## TASK PROMPT
What you give must be exactly the lines of the material from the first through the line that contains "a21oi | 6 | 2.5 |", inclusive, and no others.

[[ SUPPLIED DATA open ]]

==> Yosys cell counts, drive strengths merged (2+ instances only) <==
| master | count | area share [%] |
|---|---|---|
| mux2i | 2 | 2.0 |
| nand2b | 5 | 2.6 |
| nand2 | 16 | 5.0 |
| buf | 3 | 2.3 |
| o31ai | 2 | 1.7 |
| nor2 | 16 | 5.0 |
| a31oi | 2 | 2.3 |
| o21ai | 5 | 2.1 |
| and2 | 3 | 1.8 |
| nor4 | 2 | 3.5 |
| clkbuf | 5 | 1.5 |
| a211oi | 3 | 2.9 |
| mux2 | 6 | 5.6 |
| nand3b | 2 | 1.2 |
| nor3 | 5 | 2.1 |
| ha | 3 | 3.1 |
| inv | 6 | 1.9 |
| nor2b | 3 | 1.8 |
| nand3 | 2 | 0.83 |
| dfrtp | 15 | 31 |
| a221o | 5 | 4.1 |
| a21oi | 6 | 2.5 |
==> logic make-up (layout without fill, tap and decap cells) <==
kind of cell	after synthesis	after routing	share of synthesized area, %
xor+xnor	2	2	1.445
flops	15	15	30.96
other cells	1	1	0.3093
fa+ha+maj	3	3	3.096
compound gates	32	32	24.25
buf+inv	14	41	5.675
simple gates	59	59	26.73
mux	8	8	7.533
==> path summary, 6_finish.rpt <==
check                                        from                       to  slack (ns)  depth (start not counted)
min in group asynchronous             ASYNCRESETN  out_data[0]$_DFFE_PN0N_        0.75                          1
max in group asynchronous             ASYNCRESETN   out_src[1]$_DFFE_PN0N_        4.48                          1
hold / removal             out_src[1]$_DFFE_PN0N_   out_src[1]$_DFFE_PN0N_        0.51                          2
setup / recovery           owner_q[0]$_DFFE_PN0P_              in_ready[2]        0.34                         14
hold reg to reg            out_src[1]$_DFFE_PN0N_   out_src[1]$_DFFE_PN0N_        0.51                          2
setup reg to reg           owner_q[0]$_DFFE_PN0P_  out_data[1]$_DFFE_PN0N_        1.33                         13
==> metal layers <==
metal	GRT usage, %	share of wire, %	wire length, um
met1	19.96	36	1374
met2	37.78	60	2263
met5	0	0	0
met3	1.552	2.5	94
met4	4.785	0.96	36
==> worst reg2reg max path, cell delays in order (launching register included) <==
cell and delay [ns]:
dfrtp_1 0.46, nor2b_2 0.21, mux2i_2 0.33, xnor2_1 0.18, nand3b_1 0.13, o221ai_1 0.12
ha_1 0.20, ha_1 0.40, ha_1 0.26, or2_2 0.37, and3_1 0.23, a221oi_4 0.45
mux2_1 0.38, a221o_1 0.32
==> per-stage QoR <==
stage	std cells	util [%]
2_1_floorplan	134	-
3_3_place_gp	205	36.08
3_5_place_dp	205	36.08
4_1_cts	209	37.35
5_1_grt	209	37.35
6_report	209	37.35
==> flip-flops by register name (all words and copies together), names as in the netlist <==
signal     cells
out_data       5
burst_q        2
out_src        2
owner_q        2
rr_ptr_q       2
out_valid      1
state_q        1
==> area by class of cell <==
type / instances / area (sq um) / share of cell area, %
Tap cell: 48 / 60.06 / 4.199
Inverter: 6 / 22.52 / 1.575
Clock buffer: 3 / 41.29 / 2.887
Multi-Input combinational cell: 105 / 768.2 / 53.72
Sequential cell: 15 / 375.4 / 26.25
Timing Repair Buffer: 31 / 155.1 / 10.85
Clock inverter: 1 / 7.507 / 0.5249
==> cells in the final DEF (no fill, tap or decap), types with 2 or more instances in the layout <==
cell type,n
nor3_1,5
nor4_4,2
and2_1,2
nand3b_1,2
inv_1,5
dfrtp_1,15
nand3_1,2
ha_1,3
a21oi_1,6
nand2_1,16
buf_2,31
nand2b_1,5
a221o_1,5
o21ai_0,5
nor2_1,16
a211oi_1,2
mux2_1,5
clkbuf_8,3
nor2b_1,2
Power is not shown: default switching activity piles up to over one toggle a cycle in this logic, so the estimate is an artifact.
===== src/rtl/zebra_stripe_analyzer.sv =====
// zebra_stripe_analyzer
// Downstream stage of the zebra-crossing white-pixel detector. Forwards the
// greyscale stream through a one-stage registered pass-through, measures
// white runs per row, counts rows holding enough wide stripes and issues one
// zebra decision per frame.
//
// Handshake: a transfer happens on a rising clk edge when valid and ready are
// both high; valid, once raised, holds its data until the transfer, and ready
// may depend combinationally on the downstream ready (x_ready = y_ready ||
// !y_valid).
module zebra_stripe_analyzer #(
    parameter int           IMG_WIDTH       = 320,
    parameter int           IMG_HEIGHT      = 240,
    parameter int           W               = 8,
    parameter logic [W-1:0] WHITE_THRESHOLD = 8'd180,
    parameter int           MIN_RUN         = 8,
    parameter int           MIN_STRIPES     = 3,
    parameter int           MIN_ROWS        = 20
) (
    input  logic                            clk,
    input  logic                            rst_n,
    input  logic                            x_valid,
    output logic                            x_ready,
    input  logic [W-1:0]                    x_data,
    output logic                            y_valid,
    input  logic                            y_ready,
    output logic [W-1:0]                    y_data,
    output logic [7:0]                      row_stripes,
    output logic [$clog2(IMG_HEIGHT+1)-1:0] stripe_rows,
    output logic                            zebra_detected,
    output logic                            detection_valid
);

    localparam int XW = (IMG_WIDTH  > 1) ? $clog2(IMG_WIDTH)  : 1;
    localparam int YW = (IMG_HEIGHT > 1) ? $clog2(IMG_HEIGHT) : 1;
    localparam int RW = $clog2(MIN_RUN + 1);
    localparam int TW = $clog2(IMG_HEIGHT + 1);

    localparam logic [XW-1:0] X_LAST  = XW'(IMG_WIDTH - 1);
    localparam logic [YW-1:0] Y_LAST  = YW'(IMG_HEIGHT - 1);
    localparam logic [RW-1:0] RUN_MAX = RW'(MIN_RUN);

    typedef enum logic {
        BLACK = 1'b0,
        WHITE = 1'b1
    } row_state_t;

    // Row FSM state; kept as a named signal so checkers can bind to it.
    row_state_t    row_state;

    logic [XW-1:0] x_pos;
    logic [YW-1:0] y_pos;
    logic [RW-1:0] run_len;
    logic [7:0]    cur_stripes;
    logic [TW-1:0] tally;

    logic          hs;
    logic          is_white;
    logic          row_end;
    logic          frame_end;
    logic [RW:0]   run_inc;
    logic [RW-1:0] run_next;
    logic          stripe_inc;
    logic [7:0]    final_count;
    logic          row_qualifies;
    logic [TW-1:0] final_tally;

    assign x_ready   = y_ready || !y_valid;
    assign hs        = x_valid && x_ready;
    assign is_white  = (x_data >= WHITE_THRESHOLD);
    assign row_end   = (x_pos == X_LAST);
    assign frame_end = row_end && (y_pos == Y_LAST);

    // Run length including the current pixel, and the row/frame counts that
    // result if the current pixel is accepted.
    always_comb begin
        run_inc = {1'b0, run_len} + (RW+1)'(1);
        if (row_state == BLACK) begin
            run_next = RW'(1);
        end else if (run_inc >= {1'b0, RUN_MAX}) begin
            run_next = RUN_MAX;
        end else begin
            run_next = run_inc[RW-1:0];
        end

        // A run closes on a black pixel, or is cut off by the right edge.
        if (is_white) begin
            stripe_inc = row_end && (run_next >= RUN_MAX);
        end else begin
            stripe_inc = (row_state == WHITE) && (run_len >= RUN_MAX);
        end

        if (stripe_inc && (cur_stripes != 8'hFF)) begin
            final_count = cur_stripes + 8'd1;
        end else begin
            final_count = cur_stripes;
        end

        row_qualifies = (32'(final_count) >= MIN_STRIPES);
        final_tally   = row_qualifies ? (tally + TW'(1)) : tally;
    end

    // One-stage registered pass-through.
    always_ff @(posedge clk or negedge rst_n) begin
        if (!rst_n) begin
            y_valid <= 1'b0;
            y_data  <= '0;
        end else if (hs) begin
            y_valid <= 1'b1;
            y_data  <= x_data;
        end else if (y_ready) begin
            y_valid <= 1'b0;
        end
    end

    // Raster position of the next accepted pixel.
    always_ff @(posedge clk or negedge rst_n) begin
        if (!rst_n) begin
            x_pos <= '0;
            y_pos <= '0;
        end else if (hs) begin
            if (row_end) begin
                x_pos <= '0;
                y_pos <= (y_pos == Y_LAST) ? '0 : (y_pos + YW'(1));
            end else begin
                x_pos <= x_pos + XW'(1);
            end
        end
    end

    // Row run FSM with per-row stripe count and per-frame row tally.
    always_ff @(posedge clk or negedge rst_n) begin
        if (!rst_n) begin
            row_state       <= BLACK;
            run_len         <= '0;
            cur_stripes     <= '0;
            tally           <= '0;
            row_stripes     <= '0;
            stripe_rows     <= '0;
            zebra_detected  <= 1'b0;
            detection_valid <= 1'b0;
        end else begin
            detection_valid <= 1'b0;
            if (hs) begin
                if (row_end) begin
                    // Runs never span rows: the row closes here.
                    row_state   <= BLACK;
                    run_len     <= '0;
                    cur_stripes <= '0;
                    row_stripes <= final_count;
                    if (frame_end) begin
                        tally           <= '0;
                        stripe_rows     <= final_tally;
                        zebra_detected  <= (32'(final_tally) >= MIN_ROWS);
                        detection_valid <= 1'b1;
                    end else begin
                        tally <= final_tally;
                    end
                end else if (row_state == BLACK) begin
                    if (is_white) begin
                        run_len   <= run_next;
                        row_state <= WHITE;
                    end
                end else begin
                    if (is_white) begin
                        run_len <= run_next;
                    end else begin
                        cur_stripes <= final_count;
                        row_state   <= BLACK;
                    end
                end
            end
        end
    end

endmodule
`src/rtl/data_bus_pkg.sv`:
```
// rtl/data_bus_pkg.sv - shared types, FSM states and index-width helper for the data bus arbiter
package data_bus_pkg;

    typedef logic [7:0] data_t;

    typedef enum logic {
        IDLE  = 1'b0,
        GRANT = 1'b1
    } arb_state_t;

    // A single requester still needs a one-bit index port.
    function automatic int idx_width(input int n);
        return (n > 1) ? $clog2(n) : 1;
    endfunction

    localparam int DEF_N_REQ = 4;
    localparam int DEF_IDX_W = idx_width(DEF_N_REQ);

endpackage

```
`src/rtl/I.sv`:
```
// rtl/I.sv - shared data bus: P1 drives the data word, P2 consumes it
interface I;
    import data_bus_pkg::*;

    data_t data;

    modport P1 (output data);
    modport P2 (input  data);

endinterface

```
`src/rtl/rr_pick.sv`:
```
// rtl/rr_pick.sv - combinational round-robin pick: first requester at or after ptr, wrapping
module rr_pick
    import data_bus_pkg::*;
#(
    parameter int N = 4,
    parameter int W = idx_width(N)
) (
    input  logic [N-1:0] i_req,
    input  logic [W-1:0] i_ptr,
    output logic         o_found,
    output logic [W-1:0] o_idx
);

    logic [W-1:0] cand;

    // Scan from the farthest offset down so the nearest candidate wins last.
    always_comb begin
        o_found = 1'b0;
        o_idx   = '0;
        cand    = '0;
        for (int k = N - 1; k >= 0; k--) begin
            cand = W'((int'(i_ptr) + k) % N);
            if (i_req[cand]) begin
                o_found = 1'b1;
                o_idx   = cand;
            end
        end
    end

endmodule

```
`src/rtl/data_bus_rr_arbiter.sv`:
```
// rtl/data_bus_rr_arbiter.sv - round-robin burst arbiter sharing the P1 side of the data bus
module data_bus_rr_arbiter
    import data_bus_pkg::*;
#(
    parameter int    N_REQ      = 4,
    parameter int    MAX_BURST  = 4,
    parameter data_t IDLE_VALUE = 8'h00
) (
    input  logic                        i_clk,
    input  logic                        i_rst_n,
    input  logic [N_REQ-1:0]            i_req,
    input  data_t                       i_data [N_REQ],
    output logic [N_REQ-1:0]            o_ack,
    I.P1                                p1,
    output logic                        o_valid,
    output logic [idx_width(N_REQ)-1:0] o_grant,
    output logic                        o_busy
);

    localparam int GW = idx_width(N_REQ);
    localparam int CW = $clog2(MAX_BURST + 1);

    arb_state_t    state_q, state_d;
    logic [GW-1:0] ptr_q, ptr_d;
    logic [GW-1:0] grant_q, grant_d;
    logic [CW-1:0] cnt_q, cnt_d;
    data_t         data_q, data_d;
    logic          valid_q, valid_d;

    logic          pick_found;
    logic [GW-1:0] pick_idx;
    logic [GW-1:0] ptr_after_grant;
    logic [CW-1:0] cnt_inc;
    logic          xfer;

    rr_pick #(
        .N (N_REQ),
        .W (GW)
    ) u_pick (
        .i_req   (i_req),
        .i_ptr   (ptr_q),
        .o_found (pick_found),
        .o_idx   (pick_idx)
    );

    assign xfer            = (state_q == GRANT) && i_req[grant_q];
    assign cnt_inc         = cnt_q + 1'b1;
    assign ptr_after_grant = (grant_q == GW'(N_REQ - 1)) ? '0 : grant_q + 1'b1;

    always_comb begin
        o_ack = '0;
        if (xfer) begin
            o_ack[grant_q] = 1'b1;
        end
    end

    always_comb begin
        state_d = state_q;
        ptr_d   = ptr_q;
        grant_d = grant_q;
        cnt_d   = cnt_q;
        data_d  = data_q;
        valid_d = 1'b0;
        case (state_q)
            IDLE: begin
                if (pick_found) begin
                    grant_d = pick_idx;
                    cnt_d   = '0;
                    state_d = GRANT;
                end
            end
            GRANT: begin
                if (xfer) begin
                    data_d  = i_data[grant_q];
                    valid_d = 1'b1;
                    cnt_d   = cnt_inc;
                    if (cnt_inc == CW'(MAX_BURST)) begin
                        state_d = IDLE;
                        ptr_d   = ptr_after_grant;
                    end
                end else begin
                    // Requester went quiet mid-burst: give up the bus early.
                    state_d = IDLE;
                    ptr_d   = ptr_after_grant;
                end
            end
            default: state_d = IDLE;
        endcase
    end

    always_ff @(posedge i_clk or negedge i_rst_n) begin
        if (!i_rst_n) begin
            state_q <= IDLE;
            ptr_q   <= '0;
            grant_q <= '0;
            cnt_q   <= '0;
            data_q  <= IDLE_VALUE;
            valid_q <= 1'b0;
        end else begin
            state_q <= state_d;
            ptr_q   <= ptr_d;
            grant_q <= grant_d;
            cnt_q   <= cnt_d;
            data_q  <= data_d;
            valid_q <= valid_d;
        end
    end

    assign p1.data = data_q;
    assign o_valid = valid_q;
    assign o_grant = grant_q;
    assign o_busy  = (state_q == GRANT);

endmodule

```
`src/flat_wrapper.sv`:
```
// flat-port wrapper written by rule: the top's interface ports become plain ports
module data_bus_rr_arbiter_flat import data_bus_pkg::*;
#(
    parameter int    N_REQ      = 4,
    parameter int    MAX_BURST  = 4,
    parameter data_t IDLE_VALUE = 8'h00
)
  (i_clk, i_rst_n, i_req, i_data, o_ack, o_valid, o_grant, o_busy, p1_data);
  I p1_i ();
  input  logic i_clk;
  input  logic i_rst_n;
  input  logic [N_REQ-1:0] i_req;
  input  data_t i_data[N_REQ];
  output logic [N_REQ-1:0] o_ack;
  output logic o_valid;
  output logic [idx_width(N_REQ)-1:0] o_grant;
  output logic o_busy;
  output wire logic [$bits(p1_i.data)-1:0] p1_data;
  assign p1_data = p1_i.data;
  data_bus_rr_arbiter #(.N_REQ(N_REQ), .MAX_BURST(MAX_BURST), .IDLE_VALUE(IDLE_VALUE)) u_core (.i_clk(i_clk), .i_rst_n(i_rst_n), .i_req(i_req), .i_data(i_data), .o_ack(o_ack), .p1(p1_i), .o_valid(o_valid), .o_grant(o_grant), .o_busy(o_busy));
endmodule
```
==> config.mk <==
export PLATFORM = sky130hd
export DESIGN_NAME = mod_display_comp2
export DESIGN_NICKNAME = d
export VERILOG_FILES = /design/src/rtl/mod_display_comp2.sv
export SDC_FILE = /design/constraint.sdc
export NUM_CORES = 1
export LEC_CHECK = 0
export CAP_MARGIN = 15
export CORE_ASPECT_RATIO = 0.9
export CORE_UTILIZATION = 45
export DETAILED_ROUTE_END_ITERATION = 10
export GPL_ROUTABILITY_DRIVEN = 0
export PLACE_DENSITY = 0.66
export SLEW_MARGIN = 40
export SYNTH_ARGS = -nofsm -noshare
export SYNTH_HDL_FRONTEND = slang
export SYNTH_SLANG_ARGS = --single-unit
export TNS_END_PERCENT = 1
==> constraint.sdc <==
create_clock -name clk -period 2.07 [get_ports clk]
set_input_delay 0.414 -clock clk [delete_from_list [all_inputs] [get_ports clk]]
set_output_delay 0.414 -clock clk [all_outputs]
set_load 0.05 [all_outputs]
==> src/rtl/mod_display_comp2.sv <==
// Signed 6-bit value to 3-digit multiplexed seven-segment display.
// A small FSM converts the captured value to sign/tens/ones by repeated subtraction.
module mod_display_comp2 #(
    parameter int REFRESH_DIV = 100000
) (
    input  logic       clk,
    input  logic       rst_n,
    input  logic [5:0] A_comp2,
    input  logic       load,
    output logic       busy,
    output logic       valid,
    output logic [3:0] an,
    output logic [6:0] seg
);

    typedef enum logic [1:0] {IDLE, ABS, DIV, DONE} state_t;

    localparam int unsigned PW = (REFRESH_DIV > 1) ? $clog2(REFRESH_DIV) : 1;
    localparam logic [PW-1:0] P_LAST = PW'(REFRESH_DIV - 1);

    state_t      r_state;
    logic [5:0]  r_a;
    logic        r_sign;
    logic [5:0]  r_rem;
    logic [1:0]  r_tens;
    logic        r_disp_sign;
    logic [1:0]  r_disp_tens;
    logic [3:0]  r_disp_ones;
    logic        r_valid;
    logic [PW-1:0] r_presc;
    logic [1:0]  r_dig;

    always_ff @(posedge clk) begin
        if (!rst_n) begin
            r_state     <= IDLE;
            r_a         <= '0;
            r_sign      <= 1'b0;
            r_rem       <= '0;
            r_tens      <= '0;
            r_disp_sign <= 1'b0;
            r_disp_tens <= '0;
            r_disp_ones <= '0;
            r_valid     <= 1'b0;
        end else begin
            case (r_state)
                IDLE: begin
                    if (load) begin
                        r_a     <= A_comp2;
                        r_state <= ABS;
                    end
                end
                ABS: begin
                    // -32 negates to 6'b100000, which is exactly 32 as unsigned
                    r_sign  <= r_a[5];
                    r_rem   <= r_a[5] ? (~r_a + 6'd1) : r_a;
                    r_tens  <= '0;
                    r_state <= DIV;
                end
                DIV: begin
                    if (r_rem >= 6'd10) begin
                        r_rem  <= r_rem - 6'd10;
                        r_tens <= r_tens + 2'd1;
                    end else begin
                        r_state <= DONE;
                    end
                end
                DONE: begin
                    r_disp_sign <= r_sign;
                    r_disp_tens <= r_tens;
                    r_disp_ones <= r_rem[3:0];
                    r_valid     <= 1'b1;
                    r_state     <= IDLE;
                end
                default: r_state <= IDLE;
            endcase
        end
    end

    // Scan runs regardless of FSM state
    always_ff @(posedge clk) begin
        if (!rst_n) begin
            r_presc <= '0;
            r_dig   <= '0;
        end else if (r_presc == P_LAST) begin
            r_presc <= '0;
            r_dig   <= (r_dig == 2'd2) ? 2'd0 : r_dig + 2'd1;
        end else begin
            r_presc <= r_presc + PW'(1);
        end
    end

    function automatic logic [6:0] f_seg(input logic [3:0] d);
        case (d)
            4'd0:    f_seg = 7'h40;
            4'd1:    f_seg = 7'h79;
            4'd2:    f_seg = 7'h24;
            4'd3:    f_seg = 7'h30;
            4'd4:    f_seg = 7'h19;
            4'd5:    f_seg = 7'h12;
            4'd6:    f_seg = 7'h02;
            4'd7:    f_seg = 7'h78;
            4'd8:    f_seg = 7'h00;
            4'd9:    f_seg = 7'h10;
            default: f_seg = 7'h7F;
        endcase
    endfunction

    always_comb begin
        an  = 4'b1111;
        seg = 7'h7F;
        case (r_dig)
            2'd0: begin
                an  = 4'b1110;
                seg = f_seg(r_disp_ones);
            end
            2'd1: begin
                an  = 4'b1101;
                seg = (r_disp_tens == 2'd0) ? 7'h7F : f_seg({2'b00, r_disp_tens});
            end
            2'd2: begin
                an  = 4'b1011;
                seg = r_disp_sign ? 7'h3F : 7'h7F;
            end
            default: begin
                an  = 4'b1111;
                seg = 7'h7F;
            end
        endcase
    end

    assign busy  = (r_state != IDLE);
    assign valid = r_valid;

endmodule

==> metrics.cfg <==
[status]
outcome=complete, no violations

[pwr]
intPower_w=0.00172
power_frac_comb_pct=26.8
powerDensity_mw_per_mm2=794
clkPwrFrac_pct=26.8
switchingPower_w=0.000796
fin_total_pwr_w=0.00251
seqPwrFrac_pct=46.3
ir_drop_mv=0.473
p_leak_nw=1.22
switching_share_pct=31.7

[finish]
layout-drive-gt1-share_pct=14.8
layout_common_cells=dfxtp_1, nor2_1, nand2_1
antenna_cells=0
fin_area_mm2=0.00317
final_nets=366
final_cell_count_no_fill=407
syn2layout_area_growth_pct=19.8
mostFrequentLayoutCell=dfxtp_1

[worst_setup_path]
slowest_stage=dfxtp_2
timing.rr.start=r_state[0]
crit_top_cell=buf_4
arrival_ns=1.60
start_kind=flip-flop
critPathBufInv=3
crit_family=buffers and inverters
startpoint=r_dig[0]
path_class=flip-flop to primary output
slowest_delay_ns=0.35
required_ns=1.66
r2r_slack_ns=0.09
critPathCaptureType=primary output
cp_max_fo=4
crit_path_cell_trace=buf_4, ha_4, buf_4, a221o_1, buf_6

[synthesis]
synth.ff_latch_count=51
synth_nets=338
synthCells=309
yosys_warnings=0
yosysSeqAreaShare_pct=38.6
synthXorXnorAreaFrac_pct=5.63
synth-compound-area-share_pct=13.1
synthAdderAreaFrac_pct=9.46
muxShareOfSynthArea_pct=4.26
avgSynthCellArea_um2=8.56
synth_top_area_cell=dfxtp_1
synth_flop_cell=dfxtp_1
async_flop_share_pct=0
synth_top_area_share_pct=38.6
synth-edff-count=0
synth-simple-area-share_pct=23.3
netlist-cell-type-count=54
yosys-top-cells-area=dfxtp_1, ha_1, nor2_1
netlist_area_mm2=0.00265
synth_top_family_by_area=simple AND/OR/NAND/NOR gates

[detailed_routing]
drtIter0Drc=110
wl_per_cell_um=12.9
vias_per_cell=5.27
drt_pass1_iterations=4
drtAntennaViolNets=0
routed_wl_um=5260
drc=0
num_vias=2146

[floorplan]
row_count=26
dieWidth_um=82.8
die_y_um=74.7
die-area_mm2=0.00619
initial_utilization_pct=46.7
ios=22
core_area_mm2=0.00566

[grt]
antenna_found_initial=0
top_usage_layer=met2
grt_pass1_wl_um=8580
grt_use_met3_pct=3.18
grt_pass1_vias=1832
grt.met1_usage_pct=23.7
overflow=0
grt_max_degree=21
grtUsageMet2_pct=27.5
grt_usage_pct=17.2

[sta]
finalHoldViolCount=0
drv_slew=0
timing.slew.headroom_pct=65.6
layout_setup_ws_ns=0.0530
rsz0062_at_grt=true
worstMarginPinSlew_ns=0.514
period_share_pct=97.4
fmax_mhz=496
clock_skew_ns=0.00776
period_minus_slack_ns=2.02
setup_viol_count_final=0

[place]
dp_hpwl_um=3790
pre_cts_ws_ns=0.0519
port_buffers=20
dp.cells=396
placed_area_mm2=0.00299

[clocking]
clk_latency_ns=0.30
cts_sinks=51
cts_tree=yes
cts_max_level=2
clock-root-buffer=clkbuf_8
cts_buffers=5
clockBufferDepth=2
clk_pin_slew_worst_paths_ns=0.09

[worst_hold_path]
hold_class=flip-flop to flip-flop
min_from=valid

[flow_run]
cap_violations=0

[through the flow]
| stage | TNS [ns] | hold WS (ns) | util [%] |
|---|---|---|---|
| 5_1_grt | -0.00712 | 0.517 | 56.0 |
| 3_3_place_gp | 0 | 0.473 | 52.8 |
| 2_1_floorplan | 0 | 0.441 | - |
| 4_1_cts | 0 | 0.495 | 55.5 |
| 6_report | 0 | 0.488 | 56.0 |
| 3_5_place_dp | 0 | 0.481 | 52.8 |
[synth_stat cells, types with 3 or more instances]
cell	instances
mux2i_1	9
nand3_1	18
dfxtp_1	51
nand2_1	24
inv_1	21
or3_1	3
nand2b_1	8
o21ai_0	12
nand4_1	6
nor2_1	34
ha_1	20
o22ai_1	3
nor3_1	5
xor2_1	3
a21boi_0	3
clkbuf_1	6
a21oi_1	18
xnor2_1	14
nor4_1	5
[layer usage]
layer / vias to the layer above / wire length, um
met5: - / 0
met4: 0 / 42
met3: 5 / 239
met2: 44 / 2250
met1: 985 / 2720
li1: 1112 / -
[power groups by stage]
stage / Clock (W) / Combinational (W) / Sequential (W)
4_1_cts: 0.000697 / 0.000679 / 0.00116
3_3_place_gp: 0 / 0.000665 / 0.00118
3_5_place_dp: 0 / 0.000674 / 0.00119
2_1_floorplan: 0 / 0.000470 / 0.00117
6_report: 0.000675 / 0.000675 / 0.00117
5_1_grt: 0.000731 / 0.000757 / 0.00118
[worst paths after layout]
check,depth (start not counted),to
worst min register to register,2,valid
worst min-delay path,2,valid
worst max-delay path,5,seg[4]
worst max register to register,6,flip-flop
[worst register-to-register path, cell delays in order (launching register included)]
cell,delay [ns]
dfxtp_1,0.37
ha_1,0.19
mux2_2,0.37
and2_1,0.21
ha_1,0.22
or3_1,0.37
a32oi_1,0.19
[cells by family after synthesis]
kind of cell             Yosys count
adder cells (fa/ha/maj)           20
buffers and inverters             35
XOR/XNOR                          17
AO/OA/AOI/OAI                     54
AND/OR/NAND/NOR                  120
multiplexers                      11
flip-flops                        51
other                              1
[what timing repair did]
action | in CTS | in global routing
endpoints found under the setup margin | 4 | 4
setup buffers | 4 | 0
hold buffers | 0 | 0
pin swaps | 1 | 0
cloned | 0 | 0
gates resized for setup | 7 | 8
[layout make-up]
class	count	area, um2
fillers	529	2490
multi-input cells	223	1510
flip-flops and latches	51	1030
repair buffers	34	357
well taps	70	87.6
inverters	22	82.6
clock buffers	6	72.6
clock inverters	1	30.0
Power figures use the tool's default switching activity.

[[ SUPPLIED DATA closed ]]

## EXERCISE RESPONSE
==> Yosys cell counts, drive strengths merged (2+ instances only) <==
| master | count | area share [%] |
|---|---|---|
| mux2i | 2 | 2.0 |
| nand2b | 5 | 2.6 |
| nand2 | 16 | 5.0 |
| buf | 3 | 2.3 |
| o31ai | 2 | 1.7 |
| nor2 | 16 | 5.0 |
| a31oi | 2 | 2.3 |
| o21ai | 5 | 2.1 |
| and2 | 3 | 1.8 |
| nor4 | 2 | 3.5 |
| clkbuf | 5 | 1.5 |
| a211oi | 3 | 2.9 |
| mux2 | 6 | 5.6 |
| nand3b | 2 | 1.2 |
| nor3 | 5 | 2.1 |
| ha | 3 | 3.1 |
| inv | 6 | 1.9 |
| nor2b | 3 | 1.8 |
| nand3 | 2 | 0.83 |
| dfrtp | 15 | 31 |
| a221o | 5 | 4.1 |
| a21oi | 6 | 2.5 |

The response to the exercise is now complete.